-- RECORDS SHOWN follows --

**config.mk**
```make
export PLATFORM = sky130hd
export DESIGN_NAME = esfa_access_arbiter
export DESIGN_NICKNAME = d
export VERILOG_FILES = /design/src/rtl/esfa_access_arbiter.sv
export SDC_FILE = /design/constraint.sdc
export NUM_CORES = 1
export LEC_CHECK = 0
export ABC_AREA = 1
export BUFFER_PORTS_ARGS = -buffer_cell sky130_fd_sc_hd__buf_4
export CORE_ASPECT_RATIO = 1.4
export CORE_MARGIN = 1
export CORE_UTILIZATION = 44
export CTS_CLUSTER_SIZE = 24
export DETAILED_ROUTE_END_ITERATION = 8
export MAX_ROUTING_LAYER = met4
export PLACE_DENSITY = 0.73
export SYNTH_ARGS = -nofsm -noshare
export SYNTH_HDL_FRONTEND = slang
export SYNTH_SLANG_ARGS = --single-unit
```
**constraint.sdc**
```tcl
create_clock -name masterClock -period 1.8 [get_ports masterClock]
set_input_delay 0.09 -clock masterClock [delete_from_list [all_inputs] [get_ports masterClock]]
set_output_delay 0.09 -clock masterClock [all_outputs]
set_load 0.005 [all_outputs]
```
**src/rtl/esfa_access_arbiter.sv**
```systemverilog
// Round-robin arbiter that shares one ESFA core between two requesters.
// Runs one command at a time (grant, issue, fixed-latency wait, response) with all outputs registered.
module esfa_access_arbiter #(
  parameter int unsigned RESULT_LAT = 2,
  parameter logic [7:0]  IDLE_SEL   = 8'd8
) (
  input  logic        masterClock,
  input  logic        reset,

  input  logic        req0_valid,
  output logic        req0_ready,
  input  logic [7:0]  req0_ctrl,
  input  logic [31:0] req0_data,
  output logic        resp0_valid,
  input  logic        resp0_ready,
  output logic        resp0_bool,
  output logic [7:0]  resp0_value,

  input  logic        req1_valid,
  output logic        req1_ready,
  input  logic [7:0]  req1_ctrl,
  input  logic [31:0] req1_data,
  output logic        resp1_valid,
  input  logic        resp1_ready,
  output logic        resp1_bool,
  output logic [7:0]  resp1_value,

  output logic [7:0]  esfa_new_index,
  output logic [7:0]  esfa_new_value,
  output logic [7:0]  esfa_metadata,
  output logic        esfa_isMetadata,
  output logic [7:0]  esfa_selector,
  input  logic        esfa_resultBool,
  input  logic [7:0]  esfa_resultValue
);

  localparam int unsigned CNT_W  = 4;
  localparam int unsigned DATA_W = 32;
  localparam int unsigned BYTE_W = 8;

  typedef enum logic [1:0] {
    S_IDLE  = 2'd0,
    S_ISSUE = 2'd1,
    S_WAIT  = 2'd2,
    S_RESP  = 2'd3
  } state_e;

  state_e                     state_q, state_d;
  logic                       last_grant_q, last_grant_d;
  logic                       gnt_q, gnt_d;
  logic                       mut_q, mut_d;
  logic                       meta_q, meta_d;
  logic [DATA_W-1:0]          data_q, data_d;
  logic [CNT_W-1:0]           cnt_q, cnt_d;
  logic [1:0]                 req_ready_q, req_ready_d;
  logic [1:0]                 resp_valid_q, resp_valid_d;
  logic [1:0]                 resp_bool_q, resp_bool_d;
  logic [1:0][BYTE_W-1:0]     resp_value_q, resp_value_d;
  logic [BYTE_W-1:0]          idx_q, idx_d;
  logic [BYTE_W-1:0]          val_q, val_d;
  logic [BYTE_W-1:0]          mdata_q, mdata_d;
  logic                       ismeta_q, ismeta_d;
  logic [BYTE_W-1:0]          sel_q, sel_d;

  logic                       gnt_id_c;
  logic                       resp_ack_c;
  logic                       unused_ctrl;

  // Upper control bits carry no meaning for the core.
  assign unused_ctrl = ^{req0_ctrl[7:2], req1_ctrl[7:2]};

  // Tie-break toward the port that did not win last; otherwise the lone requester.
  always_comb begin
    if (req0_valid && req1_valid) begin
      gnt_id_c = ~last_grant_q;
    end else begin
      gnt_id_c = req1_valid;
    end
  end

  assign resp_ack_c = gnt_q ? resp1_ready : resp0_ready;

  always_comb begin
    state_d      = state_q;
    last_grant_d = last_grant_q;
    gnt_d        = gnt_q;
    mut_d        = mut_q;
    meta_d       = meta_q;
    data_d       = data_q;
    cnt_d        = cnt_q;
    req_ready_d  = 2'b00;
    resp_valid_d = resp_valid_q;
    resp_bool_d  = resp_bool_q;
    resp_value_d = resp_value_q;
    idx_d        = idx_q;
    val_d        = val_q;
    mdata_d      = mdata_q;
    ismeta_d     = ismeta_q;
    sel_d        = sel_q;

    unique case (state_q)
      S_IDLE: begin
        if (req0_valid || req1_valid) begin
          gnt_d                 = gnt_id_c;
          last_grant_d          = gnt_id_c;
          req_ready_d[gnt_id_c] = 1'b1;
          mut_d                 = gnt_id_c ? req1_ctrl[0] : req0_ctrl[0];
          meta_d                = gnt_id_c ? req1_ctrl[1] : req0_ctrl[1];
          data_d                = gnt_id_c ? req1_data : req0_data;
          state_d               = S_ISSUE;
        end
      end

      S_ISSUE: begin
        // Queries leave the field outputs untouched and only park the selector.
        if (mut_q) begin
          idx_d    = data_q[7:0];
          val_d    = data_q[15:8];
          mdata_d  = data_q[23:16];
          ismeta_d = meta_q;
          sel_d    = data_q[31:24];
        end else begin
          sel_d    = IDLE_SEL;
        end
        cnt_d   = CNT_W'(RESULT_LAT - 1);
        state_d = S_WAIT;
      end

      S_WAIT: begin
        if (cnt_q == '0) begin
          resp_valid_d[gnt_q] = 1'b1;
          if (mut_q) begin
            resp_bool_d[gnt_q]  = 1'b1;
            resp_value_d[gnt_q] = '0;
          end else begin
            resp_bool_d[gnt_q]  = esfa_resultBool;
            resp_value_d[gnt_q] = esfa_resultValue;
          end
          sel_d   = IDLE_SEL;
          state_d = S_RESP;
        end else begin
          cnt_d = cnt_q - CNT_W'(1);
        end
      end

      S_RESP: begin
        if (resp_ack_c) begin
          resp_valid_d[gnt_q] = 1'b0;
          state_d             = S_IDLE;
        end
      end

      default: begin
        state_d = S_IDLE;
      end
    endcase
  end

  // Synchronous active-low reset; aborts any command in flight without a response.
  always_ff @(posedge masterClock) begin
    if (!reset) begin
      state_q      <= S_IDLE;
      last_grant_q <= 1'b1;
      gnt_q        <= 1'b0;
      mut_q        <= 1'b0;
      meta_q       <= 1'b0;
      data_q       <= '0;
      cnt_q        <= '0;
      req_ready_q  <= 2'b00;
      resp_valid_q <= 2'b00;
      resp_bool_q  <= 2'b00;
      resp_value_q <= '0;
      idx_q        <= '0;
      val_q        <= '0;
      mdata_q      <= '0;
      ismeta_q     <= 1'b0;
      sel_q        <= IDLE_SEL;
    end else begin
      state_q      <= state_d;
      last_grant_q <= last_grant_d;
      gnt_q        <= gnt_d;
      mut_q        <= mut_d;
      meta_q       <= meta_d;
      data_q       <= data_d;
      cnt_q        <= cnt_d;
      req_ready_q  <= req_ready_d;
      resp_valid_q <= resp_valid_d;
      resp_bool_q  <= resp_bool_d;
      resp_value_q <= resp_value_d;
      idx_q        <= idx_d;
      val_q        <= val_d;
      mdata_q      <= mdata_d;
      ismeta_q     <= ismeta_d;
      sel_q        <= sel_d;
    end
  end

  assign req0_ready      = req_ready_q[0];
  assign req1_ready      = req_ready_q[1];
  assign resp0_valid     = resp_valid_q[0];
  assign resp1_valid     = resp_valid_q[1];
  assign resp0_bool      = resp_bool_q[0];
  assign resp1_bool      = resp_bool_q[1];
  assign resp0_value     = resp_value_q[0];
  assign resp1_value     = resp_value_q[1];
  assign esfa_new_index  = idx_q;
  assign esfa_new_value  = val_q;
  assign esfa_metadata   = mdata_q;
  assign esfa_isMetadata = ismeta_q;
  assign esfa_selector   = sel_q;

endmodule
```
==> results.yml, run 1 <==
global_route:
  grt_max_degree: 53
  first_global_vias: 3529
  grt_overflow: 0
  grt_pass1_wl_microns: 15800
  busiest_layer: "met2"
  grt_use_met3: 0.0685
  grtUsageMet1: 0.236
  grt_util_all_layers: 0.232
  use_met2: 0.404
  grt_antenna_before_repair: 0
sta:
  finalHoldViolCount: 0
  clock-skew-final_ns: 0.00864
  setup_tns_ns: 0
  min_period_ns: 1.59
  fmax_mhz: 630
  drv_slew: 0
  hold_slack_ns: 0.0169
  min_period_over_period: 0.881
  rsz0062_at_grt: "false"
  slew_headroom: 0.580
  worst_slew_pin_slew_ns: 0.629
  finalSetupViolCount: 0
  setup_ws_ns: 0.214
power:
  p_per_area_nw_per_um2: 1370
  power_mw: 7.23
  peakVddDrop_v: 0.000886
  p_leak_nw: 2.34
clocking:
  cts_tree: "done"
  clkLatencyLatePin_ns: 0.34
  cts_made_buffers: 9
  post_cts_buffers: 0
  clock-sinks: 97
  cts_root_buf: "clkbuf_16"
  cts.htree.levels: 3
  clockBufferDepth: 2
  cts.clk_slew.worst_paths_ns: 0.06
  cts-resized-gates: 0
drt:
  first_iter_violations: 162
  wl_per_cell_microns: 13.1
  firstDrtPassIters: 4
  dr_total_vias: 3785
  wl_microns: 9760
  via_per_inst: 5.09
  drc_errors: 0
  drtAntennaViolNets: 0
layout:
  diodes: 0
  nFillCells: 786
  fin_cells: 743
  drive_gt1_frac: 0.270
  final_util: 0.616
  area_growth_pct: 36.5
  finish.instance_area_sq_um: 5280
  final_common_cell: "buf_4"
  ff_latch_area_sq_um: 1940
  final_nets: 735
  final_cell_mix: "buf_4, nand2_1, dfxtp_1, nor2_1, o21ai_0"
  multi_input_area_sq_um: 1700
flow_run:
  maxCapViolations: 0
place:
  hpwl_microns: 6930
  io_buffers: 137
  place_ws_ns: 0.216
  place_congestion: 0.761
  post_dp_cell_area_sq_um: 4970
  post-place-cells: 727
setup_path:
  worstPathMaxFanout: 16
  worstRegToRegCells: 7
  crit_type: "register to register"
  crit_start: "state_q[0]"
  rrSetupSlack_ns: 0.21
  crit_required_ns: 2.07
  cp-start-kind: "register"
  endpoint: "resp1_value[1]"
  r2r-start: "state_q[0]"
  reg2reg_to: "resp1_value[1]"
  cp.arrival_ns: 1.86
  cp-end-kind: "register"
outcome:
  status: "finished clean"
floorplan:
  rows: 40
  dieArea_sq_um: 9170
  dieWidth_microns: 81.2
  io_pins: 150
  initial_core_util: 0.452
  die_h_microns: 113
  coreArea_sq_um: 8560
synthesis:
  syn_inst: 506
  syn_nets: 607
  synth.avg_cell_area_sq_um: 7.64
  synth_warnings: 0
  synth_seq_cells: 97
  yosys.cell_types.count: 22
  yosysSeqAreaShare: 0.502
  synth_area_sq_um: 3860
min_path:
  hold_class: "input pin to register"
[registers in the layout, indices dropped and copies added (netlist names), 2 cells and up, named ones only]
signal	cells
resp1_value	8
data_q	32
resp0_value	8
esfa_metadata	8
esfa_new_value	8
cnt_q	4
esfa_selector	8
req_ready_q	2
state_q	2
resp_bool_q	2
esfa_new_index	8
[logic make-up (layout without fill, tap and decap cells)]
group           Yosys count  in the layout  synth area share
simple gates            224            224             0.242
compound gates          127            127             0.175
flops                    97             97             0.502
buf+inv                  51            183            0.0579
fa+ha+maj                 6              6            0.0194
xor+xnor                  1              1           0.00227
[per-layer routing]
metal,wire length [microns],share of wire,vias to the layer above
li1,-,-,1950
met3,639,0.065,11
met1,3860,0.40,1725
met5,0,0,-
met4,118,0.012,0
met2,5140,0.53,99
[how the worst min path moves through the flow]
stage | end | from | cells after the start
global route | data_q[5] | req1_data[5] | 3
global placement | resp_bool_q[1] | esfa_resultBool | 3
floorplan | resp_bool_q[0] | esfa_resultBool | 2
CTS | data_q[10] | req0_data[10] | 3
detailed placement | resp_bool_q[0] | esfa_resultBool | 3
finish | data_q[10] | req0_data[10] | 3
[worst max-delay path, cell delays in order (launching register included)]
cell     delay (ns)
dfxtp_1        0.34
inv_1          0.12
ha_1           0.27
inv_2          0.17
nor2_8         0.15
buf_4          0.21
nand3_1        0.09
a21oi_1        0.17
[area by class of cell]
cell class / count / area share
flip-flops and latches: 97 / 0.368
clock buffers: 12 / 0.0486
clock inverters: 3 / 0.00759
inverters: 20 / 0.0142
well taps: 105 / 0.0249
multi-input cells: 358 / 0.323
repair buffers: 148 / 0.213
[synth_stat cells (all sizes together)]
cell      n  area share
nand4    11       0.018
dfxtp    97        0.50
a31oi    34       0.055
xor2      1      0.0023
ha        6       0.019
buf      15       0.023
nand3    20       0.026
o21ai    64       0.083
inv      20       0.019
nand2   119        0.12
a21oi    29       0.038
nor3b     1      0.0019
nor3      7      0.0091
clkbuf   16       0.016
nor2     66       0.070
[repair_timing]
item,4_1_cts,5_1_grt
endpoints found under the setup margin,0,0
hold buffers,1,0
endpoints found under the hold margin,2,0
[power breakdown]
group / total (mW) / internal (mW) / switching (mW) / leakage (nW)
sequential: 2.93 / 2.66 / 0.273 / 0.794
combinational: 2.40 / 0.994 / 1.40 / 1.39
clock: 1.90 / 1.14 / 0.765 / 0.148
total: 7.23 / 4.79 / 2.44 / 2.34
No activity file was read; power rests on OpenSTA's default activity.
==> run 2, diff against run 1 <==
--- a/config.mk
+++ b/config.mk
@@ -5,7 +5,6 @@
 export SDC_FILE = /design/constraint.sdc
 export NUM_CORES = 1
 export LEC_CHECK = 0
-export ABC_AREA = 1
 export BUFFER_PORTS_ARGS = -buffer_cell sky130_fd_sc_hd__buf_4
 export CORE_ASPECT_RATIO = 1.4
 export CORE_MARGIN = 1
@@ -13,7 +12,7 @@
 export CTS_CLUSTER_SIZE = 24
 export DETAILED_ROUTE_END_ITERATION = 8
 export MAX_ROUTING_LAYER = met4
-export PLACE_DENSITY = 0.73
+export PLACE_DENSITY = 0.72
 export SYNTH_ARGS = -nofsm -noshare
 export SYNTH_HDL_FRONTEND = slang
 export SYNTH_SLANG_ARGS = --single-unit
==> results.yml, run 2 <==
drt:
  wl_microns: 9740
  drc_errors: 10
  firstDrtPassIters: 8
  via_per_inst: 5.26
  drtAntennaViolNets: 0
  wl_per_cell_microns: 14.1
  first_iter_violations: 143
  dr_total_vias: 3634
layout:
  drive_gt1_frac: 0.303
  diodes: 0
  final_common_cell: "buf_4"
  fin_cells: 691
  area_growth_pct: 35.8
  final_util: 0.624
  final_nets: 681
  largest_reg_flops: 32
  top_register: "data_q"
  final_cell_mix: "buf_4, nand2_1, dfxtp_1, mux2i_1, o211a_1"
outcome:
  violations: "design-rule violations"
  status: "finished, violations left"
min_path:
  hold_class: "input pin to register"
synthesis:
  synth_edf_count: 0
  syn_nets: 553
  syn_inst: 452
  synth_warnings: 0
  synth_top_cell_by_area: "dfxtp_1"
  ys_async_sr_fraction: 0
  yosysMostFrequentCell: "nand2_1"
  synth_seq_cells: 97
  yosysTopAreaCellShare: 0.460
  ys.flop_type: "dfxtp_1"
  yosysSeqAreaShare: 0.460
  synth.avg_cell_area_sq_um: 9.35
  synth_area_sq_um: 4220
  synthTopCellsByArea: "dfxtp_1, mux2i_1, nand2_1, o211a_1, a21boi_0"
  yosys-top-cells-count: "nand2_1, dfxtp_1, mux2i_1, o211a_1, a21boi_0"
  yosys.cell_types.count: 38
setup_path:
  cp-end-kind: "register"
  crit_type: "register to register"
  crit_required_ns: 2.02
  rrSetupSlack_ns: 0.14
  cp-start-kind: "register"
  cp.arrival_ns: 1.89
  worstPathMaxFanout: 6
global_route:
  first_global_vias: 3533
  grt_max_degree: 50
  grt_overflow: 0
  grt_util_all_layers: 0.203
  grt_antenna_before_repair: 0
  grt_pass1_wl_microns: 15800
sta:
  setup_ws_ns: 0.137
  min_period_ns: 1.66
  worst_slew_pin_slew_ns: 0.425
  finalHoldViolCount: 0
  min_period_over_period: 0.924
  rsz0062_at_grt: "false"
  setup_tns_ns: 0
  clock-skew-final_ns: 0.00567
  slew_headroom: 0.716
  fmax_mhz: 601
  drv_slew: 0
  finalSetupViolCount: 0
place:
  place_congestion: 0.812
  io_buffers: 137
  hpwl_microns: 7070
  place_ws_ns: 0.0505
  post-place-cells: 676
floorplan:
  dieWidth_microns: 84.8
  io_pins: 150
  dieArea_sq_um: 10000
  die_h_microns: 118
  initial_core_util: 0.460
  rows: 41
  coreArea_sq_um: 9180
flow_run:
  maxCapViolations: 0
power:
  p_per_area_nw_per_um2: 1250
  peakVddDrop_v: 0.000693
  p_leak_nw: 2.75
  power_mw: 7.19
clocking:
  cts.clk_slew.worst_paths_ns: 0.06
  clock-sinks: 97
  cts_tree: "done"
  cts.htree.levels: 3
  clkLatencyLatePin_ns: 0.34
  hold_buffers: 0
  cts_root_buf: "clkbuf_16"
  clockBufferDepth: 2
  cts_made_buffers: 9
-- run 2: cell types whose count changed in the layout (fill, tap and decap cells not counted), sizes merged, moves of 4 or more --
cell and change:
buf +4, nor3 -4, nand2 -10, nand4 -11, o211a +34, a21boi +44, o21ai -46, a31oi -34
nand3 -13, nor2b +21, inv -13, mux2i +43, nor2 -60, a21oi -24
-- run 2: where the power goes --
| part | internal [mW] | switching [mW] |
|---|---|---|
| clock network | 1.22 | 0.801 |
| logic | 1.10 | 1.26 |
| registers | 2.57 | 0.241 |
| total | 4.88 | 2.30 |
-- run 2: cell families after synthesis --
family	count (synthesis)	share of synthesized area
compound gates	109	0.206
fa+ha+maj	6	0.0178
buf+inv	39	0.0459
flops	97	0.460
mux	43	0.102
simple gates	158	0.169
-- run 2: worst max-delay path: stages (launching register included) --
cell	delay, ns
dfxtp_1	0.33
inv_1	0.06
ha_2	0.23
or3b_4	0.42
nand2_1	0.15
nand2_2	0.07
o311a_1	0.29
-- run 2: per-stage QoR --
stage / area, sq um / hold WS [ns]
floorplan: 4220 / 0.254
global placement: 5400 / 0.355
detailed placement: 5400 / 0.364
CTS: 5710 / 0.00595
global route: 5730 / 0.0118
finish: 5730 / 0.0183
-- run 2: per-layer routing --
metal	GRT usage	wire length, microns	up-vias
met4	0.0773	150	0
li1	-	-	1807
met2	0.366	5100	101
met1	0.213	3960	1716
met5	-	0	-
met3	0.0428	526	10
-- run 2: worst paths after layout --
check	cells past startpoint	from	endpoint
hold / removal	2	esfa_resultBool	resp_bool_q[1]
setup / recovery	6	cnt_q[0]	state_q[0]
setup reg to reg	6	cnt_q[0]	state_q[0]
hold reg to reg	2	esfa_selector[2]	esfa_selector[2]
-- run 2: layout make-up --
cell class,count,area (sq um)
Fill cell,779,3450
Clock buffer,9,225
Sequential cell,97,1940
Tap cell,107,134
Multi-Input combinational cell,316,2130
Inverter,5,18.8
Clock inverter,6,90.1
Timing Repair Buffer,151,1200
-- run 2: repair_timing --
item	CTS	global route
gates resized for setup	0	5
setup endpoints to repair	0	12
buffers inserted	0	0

-- RECORDS SHOWN concluded --

Your reply should hold all the lines from the listing above in which "localparam" appears.

  localparam int unsigned CNT_W  = 4;
  localparam int unsigned DATA_W = 32;
  localparam int unsigned BYTE_W = 8;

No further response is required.